Your objective: Only the lines with the string "area" are needed; return each of them from the entries below.
********
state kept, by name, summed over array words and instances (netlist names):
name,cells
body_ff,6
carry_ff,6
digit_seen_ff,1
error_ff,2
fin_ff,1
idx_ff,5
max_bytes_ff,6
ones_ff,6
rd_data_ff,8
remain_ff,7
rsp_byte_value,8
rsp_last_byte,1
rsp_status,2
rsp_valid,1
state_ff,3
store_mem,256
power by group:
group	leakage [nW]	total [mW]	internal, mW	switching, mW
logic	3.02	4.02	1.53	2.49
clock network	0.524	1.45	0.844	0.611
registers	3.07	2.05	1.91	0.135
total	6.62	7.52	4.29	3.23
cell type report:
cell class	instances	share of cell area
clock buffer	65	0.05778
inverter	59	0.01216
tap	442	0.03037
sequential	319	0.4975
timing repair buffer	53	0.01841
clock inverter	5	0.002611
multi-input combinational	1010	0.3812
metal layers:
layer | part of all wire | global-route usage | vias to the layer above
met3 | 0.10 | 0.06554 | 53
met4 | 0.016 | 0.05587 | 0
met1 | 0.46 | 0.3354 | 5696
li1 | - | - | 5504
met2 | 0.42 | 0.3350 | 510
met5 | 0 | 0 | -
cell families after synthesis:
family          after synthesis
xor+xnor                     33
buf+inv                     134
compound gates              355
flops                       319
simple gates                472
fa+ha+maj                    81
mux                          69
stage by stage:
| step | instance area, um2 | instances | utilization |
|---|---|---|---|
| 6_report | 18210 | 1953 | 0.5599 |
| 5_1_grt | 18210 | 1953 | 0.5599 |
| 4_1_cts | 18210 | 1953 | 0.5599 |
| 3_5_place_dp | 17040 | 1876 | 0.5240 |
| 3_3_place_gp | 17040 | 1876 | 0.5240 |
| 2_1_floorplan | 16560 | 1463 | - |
[src/design/pmsd_front.sv]
// ----------------------------------------------------------------------------
// Packed Morse decoder front end
// Accepts bytes, splits them into symbol codes and queues them for the back.
// ----------------------------------------------------------------------------
`timescale 1ns / 1ps

module pmsd_front (
    input  logic                 i_clk,
    input  logic                 i_rst_n,
    pmsd_in_if.sink              i_in,
    output pmsd_pkg::t_sym_item  o_item,
    input  logic                 i_pop
);
    import pmsd_pkg::*;

    localparam int QUEUE_DEPTH = 2;

    t_sym [NUM_SYMS-1:0] r_q [QUEUE_DEPTH];
    logic                r_wr_ptr;
    logic                r_rd_ptr;
    logic [1:0]          r_count;

    t_sym [NUM_SYMS-1:0] w_syms;
    logic                w_push;
    logic                w_pop;

    // Split the byte into symbols; symbol 3 holds the pair sent first.
    always_comb begin
        for (int k = 0; k < NUM_SYMS; k++) begin
            w_syms[k] = t_sym'(i_in.packed_byte[k*SYM_W +: SYM_W]);
        end
    end

    assign i_in.ready = (r_count != 2'(QUEUE_DEPTH));
    assign w_push     = i_in.valid && i_in.ready;
    assign w_pop      = i_pop && (r_count != 2'd0);

    assign o_item.valid = (r_count != 2'd0);
    assign o_item.syms  = r_q[r_rd_ptr];

    // Queue pointers and fill count.
    always_ff @(posedge i_clk) begin
        if (!i_rst_n) begin
            r_wr_ptr <= 1'b0;
            r_rd_ptr <= 1'b0;
            r_count  <= 2'd0;
        end else begin
            if (w_push) begin
                r_wr_ptr <= ~r_wr_ptr;
            end
            if (w_pop) begin
                r_rd_ptr <= ~r_rd_ptr;
            end
            case ({w_push, w_pop})
                2'b10:   r_count <= r_count + 2'd1;
                2'b01:   r_count <= r_count - 2'd1;
                default: r_count <= r_count;
            endcase
        end
    end

    // Queue storage.
    always_ff @(posedge i_clk) begin
        if (w_push) begin
            r_q[r_wr_ptr] <= w_syms;
        end
    end

endmodule

[src/design/pmsd_back.sv]
// ----------------------------------------------------------------------------
// Packed Morse decoder back end
// Steps through one symbol a cycle unless stalled, matches letters and drives results.
// ----------------------------------------------------------------------------
`timescale 1ns / 1ps

module pmsd_back #(
    parameter int MAX_CODE_LEN = pmsd_pkg::DEFAULT_MAX_CODE_LEN
) (
    input  logic                 i_clk,
    input  logic                 i_rst_n,
    input  pmsd_pkg::t_sym_item  i_item,
    output logic                 o_pop,
    pmsd_out_if.source           o_out
);
    import pmsd_pkg::*;

    localparam int LEN_W = $clog2(MAX_CODE_LEN + 2);

    // Symbol sequencer.
    logic                      r_busy;
    t_sym [NUM_SYMS-1:0]       r_syms;
    logic [1:0]                r_idx;
    logic                      r_space_pend;

    // Pattern collected so far.
    logic [MAX_CODE_LEN-1:0]   r_bits;
    logic [LEN_W-1:0]          r_len;

    // Holding slot: keeps the newest result until it is known whether it is last.
    logic                      r_hold_valid;
    logic [CHAR_W-1:0]         r_hold_char;
    logic                      r_hold_last;

    // Output register.
    logic                      r_out_valid;
    logic [CHAR_W-1:0]         r_out_char;
    logic                      r_out_last;

    logic [MAX_CODE_LEN-1:0]   n_bits;
    logic [LEN_W-1:0]          n_len;
    logic                      n_space_pend;

    t_sym                      w_sym;
    logic                      w_len_ok;
    logic [CHAR_W-1:0]         w_match;
    logic                      w_emit;
    logic [CHAR_W-1:0]         w_emit_char;
    logic                      w_advance;
    logic                      w_out_free;
    logic                      w_step;
    logic                      w_final;
    logic                      w_load;
    logic                      w_hold_move;

    assign w_sym    = r_syms[r_idx];
    assign w_len_ok = (r_len != '0) && (r_len <= LEN_W'(MAX_CODE_LEN));
    assign w_match  = w_len_ok ?
                      code_lookup(CODE_BITS_W'(r_bits), CODE_LEN_W'(r_len)) : NO_CHAR;

    // Work done by the current symbol.
    always_comb begin
        w_emit       = 1'b0;
        w_emit_char  = w_match;
        w_advance    = 1'b1;
        n_bits       = r_bits;
        n_len        = r_len;
        n_space_pend = 1'b0;
        if (r_space_pend) begin
            w_emit      = 1'b1;
            w_emit_char = SPACE_CHAR;
        end else begin
            unique case (w_sym)
                SYM_DASH, SYM_DOT: begin
                    if (r_len < LEN_W'(MAX_CODE_LEN)) begin
                        n_bits = {r_bits[MAX_CODE_LEN-2:0], (w_sym == SYM_DASH)};
                        n_len  = r_len + LEN_W'(1);
                    end else begin
                        n_len  = LEN_W'(MAX_CODE_LEN + 1);
                    end
                end
                SYM_LETTER_END: begin
                    n_bits = '0;
                    n_len  = '0;
                    w_emit = (w_match != NO_CHAR);
                end
                SYM_WORD_END: begin
                    n_bits = '0;
                    n_len  = '0;
                    w_emit = 1'b1;
                    if (w_match != NO_CHAR) begin
                        // Letter first, the space follows on the next step.
                        n_space_pend = 1'b1;
                        w_advance    = 1'b0;
                    end else begin
                        w_emit_char  = SPACE_CHAR;
                    end
                end
            endcase
        end
    end

    // A result can only be produced if the holding slot can be emptied.
    assign w_out_free  = !r_out_valid || o_out.ready;
    assign w_step      = r_busy && (!w_emit || !r_hold_valid || w_out_free);
    assign w_final     = w_step && w_advance && (r_idx == 2'd0);
    assign w_load      = i_item.valid && (!r_busy || w_final);
    assign w_hold_move = r_hold_valid && w_out_free && (r_hold_last || (w_step && w_emit));
    assign o_pop       = w_load;

    // Control and pattern state.
    always_ff @(posedge i_clk) begin
        if (!i_rst_n) begin
            r_busy       <= 1'b0;
            r_space_pend <= 1'b0;
            r_bits       <= '0;
            r_len        <= '0;
            r_hold_valid <= 1'b0;
            r_out_valid  <= 1'b0;
        end else begin
            if (w_load) begin
                r_busy <= 1'b1;
            end else if (w_final) begin
                r_busy <= 1'b0;
            end
            if (w_step) begin
                r_space_pend <= n_space_pend;
                r_bits       <= n_bits;
                r_len        <= n_len;
            end
            if (w_step && w_emit) begin
                r_hold_valid <= 1'b1;
            end else if (w_hold_move) begin
                r_hold_valid <= 1'b0;
            end
            if (w_hold_move) begin
                r_out_valid <= 1'b1;
            end else if (o_out.ready) begin
                r_out_valid <= 1'b0;
            end
        end
    end

    // Payload registers; the symbol slot starts defined so the decoder never sees unknowns.
    always_ff @(posedge i_clk) begin
        if (!i_rst_n) begin
            for (int k = 0; k < NUM_SYMS; k++) begin
                r_syms[k] <= SYM_LETTER_END;
            end
            r_idx <= '0;
        end else if (w_load) begin
            r_syms <= i_item.syms;
            r_idx  <= 2'(NUM_SYMS - 1);
        end else if (w_step && w_advance) begin
            r_idx  <= r_idx - 2'd1;
        end
        if (w_step && w_emit) begin
            r_hold_char <= w_emit_char;
            r_hold_last <= w_final;
        end else if (w_final && r_hold_valid) begin
            // The held result is the last one of its byte.
            r_hold_last <= 1'b1;
        end
        if (w_hold_move) begin
            r_out_char <= r_hold_char;
            r_out_last <= r_hold_last;
        end
    end

    assign o_out.valid     = r_out_valid;
    assign o_out.char_code = r_out_char;
    assign o_out.last      = r_out_last;

endmodule

[src/design/packed_morse_symbol_decoder_core.sv]
// ----------------------------------------------------------------------------
// Packed Morse symbol decoder core
// Throughput: the back-end symbol sequencer handles one symbol a cycle
// while the result path does not stall, with an extra step for each word
// end that closes a matched letter; the next byte is loaded on the final
// step of the current one. The newest result is held until the next one or
// the end of its byte, then moves to the output register.
// Reset: synchronous, active low; clears the queue, pattern and output valid.
// ----------------------------------------------------------------------------
`timescale 1ns / 1ps
`include "assert_macros.svh"

module packed_morse_symbol_decoder_core #(
    parameter int MAX_CODE_LEN = pmsd_pkg::DEFAULT_MAX_CODE_LEN
) (
    input  logic        i_clk,
    input  logic        i_rst_n,
    pmsd_in_if.sink     i_in,
    pmsd_out_if.source  o_out
);
    import pmsd_pkg::*;

    t_sym_item w_item;
    logic      w_pop;

    // Front end: byte queue and symbol split.
    pmsd_front u_front (
        .i_clk   (i_clk),
        .i_rst_n (i_rst_n),
        .i_in    (i_in),
        .o_item  (w_item),
        .i_pop   (w_pop)
    );

    // Back end: symbol sequencer, code match and result output.
    pmsd_back #(
        .MAX_CODE_LEN (MAX_CODE_LEN)
    ) u_back (
        .i_clk   (i_clk),
        .i_rst_n (i_rst_n),
        .i_item  (w_item),
        .o_pop   (w_pop),
        .o_out   (o_out)
    );

    // The back end only takes a byte that the queue holds.
    `PMSD_ASSERT_IMP(a_pop_needs_item, i_clk, i_rst_n, w_pop, w_item.valid)
    // Every character leaving the block is printable.
    `PMSD_ASSERT_IMP(a_char_range, i_clk, i_rst_n, o_out.valid, o_out.char_code >= SPACE_CHAR)
    // No result is offered right after reset.
    `PMSD_ASSERT_AFTER_RST(a_rst_out_idle, i_clk, i_rst_n, !o_out.valid)
    // The queue never offers a byte right after reset.
    `PMSD_ASSERT_AFTER_RST(a_rst_queue_empty, i_clk, i_rst_n, !w_item.valid)

endmodule
[src/flat_wrapper.sv]
// flat-port wrapper written by rule: the top's interface ports become plain ports
module packed_morse_symbol_decoder_core_flat import pmsd_pkg::*;
#(
    parameter int MAX_CODE_LEN = pmsd_pkg::DEFAULT_MAX_CODE_LEN
)
  (i_clk, i_rst_n, i_in_valid, i_in_packed_byte, i_in_ready, o_out_valid, o_out_char_code, o_out_last, o_out_ready);
  pmsd_in_if i_in_i ();
  pmsd_out_if o_out_i ();
  input  logic i_clk;
  input  logic i_rst_n;
  input wire logic [$bits(i_in_i.valid)-1:0] i_in_valid;
  input wire logic [$bits(i_in_i.packed_byte)-1:0] i_in_packed_byte;
  output wire logic [$bits(i_in_i.ready)-1:0] i_in_ready;
  output wire logic [$bits(o_out_i.valid)-1:0] o_out_valid;
  output wire logic [$bits(o_out_i.char_code)-1:0] o_out_char_code;
  output wire logic [$bits(o_out_i.last)-1:0] o_out_last;
  input wire logic [$bits(o_out_i.ready)-1:0] o_out_ready;
  assign i_in_i.valid = i_in_valid;
  assign i_in_i.packed_byte = i_in_packed_byte;
  assign i_in_ready = i_in_i.ready;
  assign o_out_valid = o_out_i.valid;
  assign o_out_char_code = o_out_i.char_code;
  assign o_out_last = o_out_i.last;
  assign o_out_i.ready = o_out_ready;
  packed_morse_symbol_decoder_core #(.MAX_CODE_LEN(MAX_CODE_LEN)) u_core (.i_clk(i_clk), .i_rst_n(i_rst_n), .i_in(i_in_i), .o_out(o_out_i));
endmodule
********
Exercise response:
cell class	instances	share of cell area
| step | instance area, um2 | instances | utilization |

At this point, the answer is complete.